Abstract

Integrated whole-body PET/MRI provides opportunities to fully take advantage of simultaneously acquired anatomical and functional information. The purpose of this study is to incorporate the MR measured anatomical information in myocardial perfusion (MP) PET image reconstruction and to quantitatively evaluate the reconstructed images. Using the 4D XCAT phantom, we simulated cardiac-gated MP PET data with and without a perfusion defect and the corresponding MR images. Noisy PET sinograms were generated with count levels comparable to patient Rb-82 MP PET measurement. MR images were simulated using the SIMRI simulator, with the MR sequence specified to be 3D T1-weighted as used in a clinical PET/MRI protocol.

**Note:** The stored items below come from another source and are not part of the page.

$ cat flow/run.sh
#!/bin/bash
# OpenROAD 26Q1-2900-gdf79404cd8, Yosys 0.63+post, stock flow scripts
make -C /OpenROAD-flow-scripts/flow DESIGN_CONFIG=/design/flow/config.mk WORK_HOME=/design/flow/orfs finish
$ cat flow/constraint.sdc
current_design instruction_decoder

set clk_period 2.4
set clk_io_pct 0.2

create_clock -name clk0 -period $clk_period

set non_clock_inputs [all_inputs -no_clocks]
set_input_delay [expr $clk_period * $clk_io_pct] -clock clk0 $non_clock_inputs
set_output_delay [expr $clk_period * $clk_io_pct] -clock clk0 [all_outputs]
<file path="/design/flow/config.mk">
export PLATFORM = sky130hd
export DESIGN_NAME = fsm
export DESIGN_NICKNAME = fsm
export VERILOG_FILES = /design/flow/design.v
export SDC_FILE = /design/flow/constraint.sdc
export NUM_CORES = 4
export LEC_CHECK = 1
export CORE_AREA = 10 10 97 97
export DIE_AREA = 0 0 107 107
</file>
<file path="/design/flow/run.sh">
#!/bin/bash
# OpenROAD 26Q1-2900-gdf79404cd8, Yosys 0.63+post, stock flow scripts
make -C /OpenROAD-flow-scripts/flow DESIGN_CONFIG=/design/flow/config.mk WORK_HOME=/design/flow/orfs finish
</file>
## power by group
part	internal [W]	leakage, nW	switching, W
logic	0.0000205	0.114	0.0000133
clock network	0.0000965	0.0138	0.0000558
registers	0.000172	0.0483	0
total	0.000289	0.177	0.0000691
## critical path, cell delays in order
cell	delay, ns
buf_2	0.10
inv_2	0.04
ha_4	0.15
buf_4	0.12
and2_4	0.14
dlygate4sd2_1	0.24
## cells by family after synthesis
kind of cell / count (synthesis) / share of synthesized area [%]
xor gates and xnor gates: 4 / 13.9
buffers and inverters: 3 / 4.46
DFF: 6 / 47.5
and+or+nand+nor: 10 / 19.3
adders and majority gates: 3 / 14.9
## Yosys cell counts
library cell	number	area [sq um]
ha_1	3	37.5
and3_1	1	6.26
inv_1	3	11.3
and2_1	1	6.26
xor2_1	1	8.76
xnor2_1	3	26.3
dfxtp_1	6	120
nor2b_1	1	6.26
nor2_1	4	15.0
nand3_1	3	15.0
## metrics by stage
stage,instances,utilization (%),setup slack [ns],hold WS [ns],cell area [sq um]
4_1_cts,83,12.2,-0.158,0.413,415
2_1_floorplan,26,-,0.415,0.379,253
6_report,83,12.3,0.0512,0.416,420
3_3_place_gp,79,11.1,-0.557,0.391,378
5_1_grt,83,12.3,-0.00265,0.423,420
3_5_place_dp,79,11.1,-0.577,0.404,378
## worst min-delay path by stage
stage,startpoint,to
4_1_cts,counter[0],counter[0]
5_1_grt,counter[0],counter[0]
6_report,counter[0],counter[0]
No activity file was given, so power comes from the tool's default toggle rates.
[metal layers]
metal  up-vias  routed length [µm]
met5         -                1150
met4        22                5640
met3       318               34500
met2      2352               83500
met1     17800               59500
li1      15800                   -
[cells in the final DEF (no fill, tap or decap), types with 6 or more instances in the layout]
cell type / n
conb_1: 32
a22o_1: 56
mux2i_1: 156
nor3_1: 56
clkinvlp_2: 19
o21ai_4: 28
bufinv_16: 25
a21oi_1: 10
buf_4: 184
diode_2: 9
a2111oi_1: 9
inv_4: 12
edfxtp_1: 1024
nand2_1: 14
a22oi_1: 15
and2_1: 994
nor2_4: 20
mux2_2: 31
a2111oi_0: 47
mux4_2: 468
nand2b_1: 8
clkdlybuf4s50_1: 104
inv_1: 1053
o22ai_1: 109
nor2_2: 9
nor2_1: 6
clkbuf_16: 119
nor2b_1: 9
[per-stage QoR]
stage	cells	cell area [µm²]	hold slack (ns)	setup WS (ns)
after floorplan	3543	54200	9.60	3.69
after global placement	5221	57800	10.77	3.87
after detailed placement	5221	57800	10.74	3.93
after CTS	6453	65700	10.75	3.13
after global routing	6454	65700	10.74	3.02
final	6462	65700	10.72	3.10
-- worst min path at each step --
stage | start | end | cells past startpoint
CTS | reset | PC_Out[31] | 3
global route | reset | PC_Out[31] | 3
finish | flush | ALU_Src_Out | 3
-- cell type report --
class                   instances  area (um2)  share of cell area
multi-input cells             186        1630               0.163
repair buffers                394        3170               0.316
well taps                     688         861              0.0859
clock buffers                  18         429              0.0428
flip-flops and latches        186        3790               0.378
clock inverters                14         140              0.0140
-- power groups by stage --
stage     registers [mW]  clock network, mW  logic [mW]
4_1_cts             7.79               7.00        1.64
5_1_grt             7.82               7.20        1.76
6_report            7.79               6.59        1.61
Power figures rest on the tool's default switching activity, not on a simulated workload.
### flow/run.sh
#!/bin/bash
# OpenROAD 26Q1-2900-gdf79404cd8, Yosys 0.63+post, stock flow scripts
make -C /OpenROAD-flow-scripts/flow DESIGN_CONFIG=/design/flow/config.mk WORK_HOME=/design/flow/orfs finish
### flow/constraint.sdc
current_design ALU

set clk_period 36.5
set clk_io_pct 0.2

create_clock -name clk0 -period $clk_period

set non_clock_inputs [all_inputs -no_clocks]
set_input_delay [expr $clk_period * $clk_io_pct] -clock clk0 $non_clock_inputs
set_output_delay [expr $clk_period * $clk_io_pct] -clock clk0 [all_outputs]
### flow/config.mk
export PLATFORM = sky130hd
export DESIGN_NAME = ALU
export DESIGN_NICKNAME = ALU
export VERILOG_FILES = /design/flow/design.v
export SDC_FILE = /design/flow/constraint.sdc
export NUM_CORES = 4
export LEC_CHECK = 1
export CORE_UTILIZATION = 30
### flow/design.v
module ALU(
    input [31:0] A,B,
    input [2:0] ALUControl,
    output [31:0] Result,
    output Zero
    );
    wire Cout;
    wire [31:0]Sum;
    assign {Cout,Sum} = (ALUControl == 3'b000) ? (A + B) : (A + ((~B)+1)) ;
    assign #2 Result = (ALUControl == 3'b000) ? Sum :
                        (ALUControl == 3'b001) ? Sum :
                        (ALUControl == 3'b010) ? {{31{1'b0}},(Sum[31])} :
                        (ALUControl == 3'b011) ? A | B :
                        (ALUControl == 3'b100) ? A & B : {32{1'b0}};
    assign Zero = (Result == 32'b0);
endmodule
==> flow_metrics.rpt <==
FLOW METRICS REPORT
----------------------------------------------------
[Outcome]
  Run status ........................ completed

[Final timing]
  Number of hold violations in the final report ........................ 0
  Final Cycle Share ........................ 52.7%
  Top achievable clock speed ........................ just over 50 MHz
  Slew HR ........................ 50.6%
  Final setup violating endpoints ........................ 0
  Crit path time final ........................ 19.25 ns
  Aggregate negative setup slack ........................ 0 ns
  Unrepaired setup endpoints after global routing ........................ false
  Final slew viol count ........................ 0
  Transition time at the pin with the least slew margin ........................ about 0.74 ns

[Cells and area]
  Most common library cell in the layout ignoring fill and taps ........................ clkdlybuf4s50_1
  Most common logic cells in the final layout ........................ clkdlybuf4s50_1, ha_1, inv_1, a21oi_1, nor2_1
  Reg area ........................ 0 um^2
  Fraction of final layout cells sized beyond drive strength 1 ........................ 3.31%
  Area overhead of the layout relative to synthesis ........................ 22.2%
  Final core utilization ........................ 37.5%
  Number of clock buffer instances in the layout ........................ 0
  Number of sequential cells ........................ 0

[Floorplan]
  Overall chip area ........................ 0.0176 mm^2
  Floorplan die width ........................ 133 um
  Share of the core filled by cells before placement ........................ 30.7%
  I/O pin count ........................ 100
  FP Rows ........................ 47
  Core footprint ........................ approximately 0.017 mm^2
  Die Y ........................ 133 um

[Detailed routing]
  First-pass DRT Iterations ........................ 8
  Drt first-iter violations ........................ 349
  Routed vias ........................ between 5000 and 6000
  Antenna-violating nets left ........................ 0
  Average via count per standard cell ........................ roughly 5.6
  Number of design rule violations left after detail routing ........................ 0
  Routed wirelength normalized by instance count ........................ 18.2 um
  Ant diodes ........................ 0
  Routed wire length ........................ 19.5 mm

[Setup path]
  Startpoint type of the worst setup path ........................ input port
  Number of buffers and inverters on the critical path ........................ 3
  WP data required ........................ 29.20 ns
  Largest delay share family, worst path ........................ simple AND/OR/NAND/NOR gates
  Critical Path AT ........................ 11.95 ns
  Maximum cell stage delay along the critical path ........................ 0.63 ns
  Slowest stage cell on the critical path ........................ or4_1
  Largest fanout of any net on the critical path ........................ 5
  Critical path start-end classification ........................ in -> out
  Ordered cell list for the critical path ........................ clkdlybuf4s50_1 -> ha_1 -> inv_1 -> fa_1 -> nor2b_1 -> o31a_1 -> o21ai_1 -> a2111oi_0 -> a211oi_1 -> xnor2_1 -> o21ai_1 -> or4_1 -> nor4b_2 -> nand4_1 -> nor3_2 -> clkdlybuf4s50_1
  Critical Path Sink Type ........................ output pin

[Synthesis]
  Synthesis warning total ........................ 0
  Synthesized area per cell ........................ 6.51 um^2
  Total cell area reported by yosys after synthesis ........................ 0.00511 mm^2
  Instance count of the mapped netlist ........................ 786
  Yosys cell count ........................ 786
  Post-Syn Area ........................ 0.00511 mm^2
  Distinct lib cells used ........................ 76
  Synth Seq Share ........................ 0%

[Clock network]
  Number of buffers added for setup after CTS ........................ 0
  Post-CTS sizing ........................ 0
  CTS Hold Bufs ........................ 0

[Worst hold path]
  Hold worst-path end ........................ Result[19]
  Min-delay src ........................ ALUControl[2]
  Worst hold path class ........................ in -> out
  Hold path cells ........................ 4

[Pwr]
  Power per cell area ........................ approximately 16 mW/mm^2
  IR drop worst, VDD ........................ 0.00705 mV
  Leakage power ........................ 2.73 nW

[Placed design]
  Port Buf Inserts ........................ around 100
  Final HPWL DP ........................ 15.8 mm
  Routability-driven placement congestion ratio ........................ 0.965

[GRT]
  GRT Residual Overflow ........................ 0
  All-Layer GR Usage ........................ 22.3%
  Vias in the first global route ........................ 5679
  Wire length of the first global-routing pass ........................ between 30 and 40 mm
  Pin count of the biggest net entering global routing ........................ 36
  Initial antenna violation count ........................ 0

[Job]
  Max-capacitance violation count ........................ 0
  Total tool warning count ........................ 95

----------------------------------------------------
[cells by family after synthesis]
family	count (synthesis)	share of synthesized area, %
buffers and inverters	138	10.6
adders and majority gates	97	24.0
and+or+nand+nor	254	24.3
AOI/OAI and AO/OA	268	35.9
muxes	5	0.979
xor gates and xnor gates	24	4.26
[tightest hold or removal path, cell delays in order]
cell and delay (ns):
clkdlybuf4s50_1 0.58, a211o_1 0.13, nand2_1 0.07, clkdlybuf4s50_1 0.41
[Yosys cell counts, drive strengths merged, types with 3 or more instances]
library cell | instances | area, um^2
nand2 | 65 | 244
a211o | 9 | 78.8
or2 | 4 | 25.0
xor2 | 3 | 26.3
a21o | 12 | 90.1
o221ai | 18 | 164
o31a | 3 | 26.3
nor3 | 25 | 135
a2111oi | 5 | 68.8
a22oi | 5 | 37.5
clkbuf | 31 | 116
nand4 | 8 | 50.1
nand3 | 16 | 80.1
a211oi | 14 | 110
nor4 | 16 | 100
o31ai | 18 | 140
o21bai | 8 | 60.1
nor2b | 14 | 87.6
o21a | 4 | 30.0
inv | 93 | 349
buf | 14 | 75.1
ha | 95 | 1190
a2111o | 3 | 33.8
o21ai | 46 | 230
xnor2 | 21 | 191
or4 | 3 | 22.5
a21oi | 80 | 400
a31oi | 8 | 50.1
o211ai | 10 | 75.1
mux2i | 5 | 50.1
nor2 | 74 | 278
or3 | 7 | 43.8
nand2b | 7 | 43.8
and3 | 6 | 37.5
o311ai | 3 | 33.8
[how the worst max path moves through the flow]
stage         from    to  depth (start not counted)
CTS           A[2]  Zero                         15
global route  A[2]  Zero                         15
finish        B[0]  Zero                         16
[metal layers]
metal | global-route usage [%] | part of all wire [%]
met5 | 0 | 0
met2 | 38.3 | 47
met4 | 3.83 | 1.8
met1 | 31.0 | 46
met3 | 1.52 | 4.8
[per-stage QoR]
stage | cells | total power [mW] | hold WS [ns] | cell area, um^2 | setup WS (ns)
floorplan | 786 | 0.0598 | 14.69 | 5110 | 19.09
global placement | 1067 | 0.0974 | 15.81 | 6250 | 17.32
detailed placement | 1067 | 0.0964 | 15.80 | 6250 | 17.30
CTS | 1067 | 0.0970 | 15.81 | 6250 | 17.30
global route | 1067 | 0.107 | 15.84 | 6250 | 16.99
finish | 1067 | 0.0976 | 15.79 | 6250 | 17.25
[power by group]
group / internal [mW] / switching [mW]
logic: 0.0416 / 0.0559
registers: 0 / 0
clock network: 0 / 0
total: 0.0416 / 0.0559
[layout make-up]
| type | count | area [um^2] |
|---|---|---|
| well taps | 220 | 275 |
| fillers | 1791 | 10400 |
| repair buffers | 106 | 1050 |
| multi-input cells | 648 | 4580 |
| inverters | 93 | 349 |
Power and IR drop assume default switching activity.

For each cardiac gate, we applied the closed-form maximum a posteriori (MAP) PET image reconstruction taking the joint-entropy (JE) between intensity of the PET and MR images as the prior. To quantitatively evaluate the reconstructed images, we used the tradeoff between bias and noise on the left ventricle polar map. The contrast recovery ratio was also calculated to quantify the ability to classify the polar maps with and without the MP defect. On the whole polar map and its segments, the activity values estimated from the JE MAP algorithm showed significantly improved noise versus bias tradeoff compared to those from the conventional maximum likelihood algorithm. The JE MAP algorithm also resulted in improved noise versus contrast recovery for the MP defect. To conclude, we demonstrated quantitatively improved performance of the anato-functional JE MAP reconstruction on MP PET imaging with realistic simulation. The reconstruction technique will have promising potential applications especially in the emerging integrated cardiac PET/MR imaging.